Sensory Neuron: The sensory neuron transmits the signal to the spinal cord.

Interneuron: The sensory neuron synapses with an interneuron in the spinal cord.

Motor Neuron: The interneuron activates a motor neuron.

Effector: The motor neuron carries the signal to the muscles.

Response: The muscles contract, causing the hand to quickly withdraw from the hot object.

This rapid reflex action helps protect the body from potential harm by minimizing the duration of contact with the hot object, preventing further damage or injury.

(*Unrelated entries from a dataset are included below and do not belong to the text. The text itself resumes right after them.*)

**src/rtl/sd_dat_write.sv**
```systemverilog
// SD DAT-line block transmitter: serialises a 32-bit word stream onto 1 or 4 lanes with per-lane CRC16.
// Optional SD_DAT_WRITE_CLK_STOP_EN: stall with clk_stop_o on refill underrun instead of zero-filling.
module sd_dat_write #(
  parameter int NumLanes      = 4,
  parameter int MaxBlockBytes = 512,
  parameter int BlkSizeWidth  = 12
) (
  input  logic                    clk_i,
  input  logic                    rst_ni,
  input  logic                    clk_en_p_i,
  input  logic                    clk_en_n_i,
  input  logic                    div_1_i,
  input  logic                    wide_bus_i,
  input  logic [BlkSizeWidth-1:0] block_size_i,
  input  logic                    start_tx_i,
  input  logic [31:0]             data_i,
  input  logic                    data_valid_i,
  output logic                    data_ready_o,
`ifdef SD_DAT_WRITE_CLK_STOP_EN
  output logic                    clk_stop_o,
`endif
  output logic [NumLanes-1:0]     dat_o,
  output logic [NumLanes-1:0]     dat_en_o,
  output logic                    tx_done_o,
  output logic                    underrun_o
);

  localparam int WordCntW = $clog2(MaxBlockBytes / 4 + 1);

  localparam logic [2:0] StReady = 3'd0;
  localparam logic [2:0] StLoad  = 3'd1;
  localparam logic [2:0] StStart = 3'd2;
  localparam logic [2:0] StData  = 3'd3;
  localparam logic [2:0] StCrc   = 3'd4;
  localparam logic [2:0] StEnd   = 3'd5;

  // Handshake: a word is taken on a clk_i rising edge where data_ready_o and data_valid_i are both high.

  logic [2:0]              state_q;
  logic                    wide_q;
  logic [WordCntW-1:0]     word_left_q;
  logic [4:0]              bit_cnt_q;
  logic [3:0]              crc_cnt_q;
  logic [31:0]             sr_q;
  logic [15:0]             crc_q    [NumLanes];
  logic [15:0]             crc_next [NumLanes];
  logic                    underrun_q;
  logic [NumLanes-1:0]     active, lane_bit, crc_msb, line_dat, line_en;
  logic [NumLanes-1:0]     p_dat_q, p_en_q, n_dat_q, n_en_q;
  logic [BlkSizeWidth-3:0] words_in;
  logic [31:0]             word_in;
  logic                    last_bit, refill;
  logic                    unused_size_bits;

  assign unused_size_bits = ^block_size_i[1:0];
  assign words_in = block_size_i[BlkSizeWidth-1:2];
  // Byte 0 lands in the top of the shift register so both modes just shift left.
  assign word_in  = {data_i[7:0], data_i[15:8], data_i[23:16], data_i[31:24]};
  assign last_bit = bit_cnt_q == (wide_q ? 5'd7 : 5'd31);
  assign refill   = (state_q == StData) && last_bit && (word_left_q != '0);

`ifdef SD_DAT_WRITE_CLK_STOP_EN
  logic stall_q;
  assign clk_stop_o   = stall_q;
  assign data_ready_o = stall_q | (clk_en_p_i & ((state_q == StLoad) | refill));
`else
  assign data_ready_o = clk_en_p_i & ((state_q == StLoad) | refill);
`endif

  assign tx_done_o  = state_q == StReady;
  assign underrun_o = underrun_q;

  always_comb begin
    active   = '0;
    lane_bit = '0;
    crc_msb  = '0;
    for (int i = 0; i < NumLanes; i++) begin
      active[i]   = (i == 0) || wide_q;
      lane_bit[i] = wide_q ? sr_q[28+i] : sr_q[31];
      crc_msb[i]  = crc_q[i][15];
      crc_next[i] = crc_q[i];
      if (active[i]) begin
        crc_next[i] = {crc_q[i][14:0], 1'b0} ^
                      ((lane_bit[i] ^ crc_q[i][15]) ? 16'h1021 : 16'h0000);
      end
    end
  end

  always_comb begin
    line_dat = '1;
    line_en  = '0;
    case (state_q)
      StStart: begin line_dat = ~active;             line_en = active; end
      StData:  begin line_dat = lane_bit | ~active;  line_en = active; end
      StCrc:   begin line_dat = crc_msb | ~active;   line_en = active; end
      StEnd:   begin line_dat = '1;                  line_en = active; end
      default: ;
    endcase
  end

  always_ff @(posedge clk_i or negedge rst_ni) begin
    if (!rst_ni) begin
      state_q     <= StReady;
      wide_q      <= 1'b0;
      word_left_q <= '0;
      bit_cnt_q   <= '0;
      crc_cnt_q   <= '0;
      sr_q        <= '0;
      underrun_q  <= 1'b0;
      for (int i = 0; i < NumLanes; i++) crc_q[i] <= '0;
`ifdef SD_DAT_WRITE_CLK_STOP_EN
      stall_q     <= 1'b0;
`endif
    end else begin
`ifdef SD_DAT_WRITE_CLK_STOP_EN
      // While stalled the SD clock is stopped, so the word is taken on any clk_i edge.
      if (stall_q) begin
        if (data_valid_i) begin
          stall_q     <= 1'b0;
          crc_q       <= crc_next;
          sr_q        <= word_in;
          bit_cnt_q   <= '0;
          word_left_q <= word_left_q - WordCntW'(1);
        end
      end else
`endif
      if (clk_en_p_i) begin
        case (state_q)
          StReady: begin
            if (start_tx_i && (words_in != '0)) begin
              state_q     <= StLoad;
              wide_q      <= (NumLanes == 4) && wide_bus_i;
              word_left_q <= WordCntW'(words_in - (BlkSizeWidth-2)'(1));
              underrun_q  <= 1'b0;
            end
          end
          StLoad: begin
            for (int i = 0; i < NumLanes; i++) crc_q[i] <= '0;
            if (data_valid_i) begin
              sr_q    <= word_in;
              state_q <= StStart;
            end
          end
          StStart: begin
            state_q   <= StData;
            bit_cnt_q <= '0;
          end
          StData: begin
            if (!last_bit) begin
              crc_q     <= crc_next;
              bit_cnt_q <= bit_cnt_q + 5'd1;
              sr_q      <= wide_q ? {sr_q[27:0], 4'h0} : {sr_q[30:0], 1'b0};
            end else if (word_left_q == '0) begin
              crc_q     <= crc_next;
              crc_cnt_q <= '0;
              state_q   <= StCrc;
            end else if (data_valid_i) begin
              crc_q       <= crc_next;
              sr_q        <= word_in;
              bit_cnt_q   <= '0;
              word_left_q <= word_left_q - WordCntW'(1);
            end else begin
`ifdef SD_DAT_WRITE_CLK_STOP_EN
              stall_q     <= 1'b1;
`else
              crc_q       <= crc_next;
              sr_q        <= '0;
              bit_cnt_q   <= '0;
              word_left_q <= word_left_q - WordCntW'(1);
              underrun_q  <= 1'b1;
`endif
            end
          end
          StCrc: begin
            for (int i = 0; i < NumLanes; i++) crc_q[i] <= {crc_q[i][14:0], 1'b0};
            crc_cnt_q <= crc_cnt_q + 4'd1;
            if (crc_cnt_q == 4'd15) state_q <= StEnd;
          end
          StEnd:   state_q <= StReady;
          default: state_q <= StReady;
        endcase
      end
    end
  end

  // Half-SD-cycle launch offset: falling SD edge, or falling clk_i edge when SD clock == clk_i.
  always_ff @(posedge clk_i or negedge rst_ni) begin
    if (!rst_ni) begin
      p_dat_q <= '1;
      p_en_q  <= '0;
    end else if (clk_en_n_i) begin
      p_dat_q <= line_dat;
      p_en_q  <= line_en;
    end
  end

  always_ff @(negedge clk_i or negedge rst_ni) begin
    if (!rst_ni) begin
      n_dat_q <= '1;
      n_en_q  <= '0;
    end else begin
      n_dat_q <= line_dat;
      n_en_q  <= line_en;
    end
  end

  assign dat_o    = div_1_i ? n_dat_q : p_dat_q;
  assign dat_en_o = div_1_i ? n_en_q  : p_en_q;

endmodule

```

Question 14: What are the functions carried out by the nervous system in human beings

Ans: The nervous system in human beings performs several vital functions, including:

A. Sensory Input: The nervous system receives and processes information from sensory receptors, allowing us to perceive and respond to various stimuli from the environment.

B. Integration: It integrates and processes sensory information, combining it with stored memories and prior experiences to generate appropriate responses.

C. Motor Output: The nervous system sends signals to muscles and glands, initiating voluntary and involuntary movements or secretions.

D. Control and Coordination: It coordinates and regulates the functions of different body systems, maintaining homeostasis, and controlling body temperature, heart rate, blood pressure, and other physiological processes.

E. Cognitive Functions: The nervous system enables cognitive functions such as thinking, learning, memory, problem-solving, and decision-making.

F. Communication: It facilitates communication between different parts of the body through electrical impulses and chemical signals transmitted via neurons and neurotransmitters.

G. Reflexes: The nervous system coordinates reflex actions, allowing for quick, involuntary responses to potentially harmful or dangerous stimuli.

Overall, the nervous system plays a crucial role in our ability to perceive, process, and respond to the world around us, ensuring our survival, well-being, and cognitive functioning.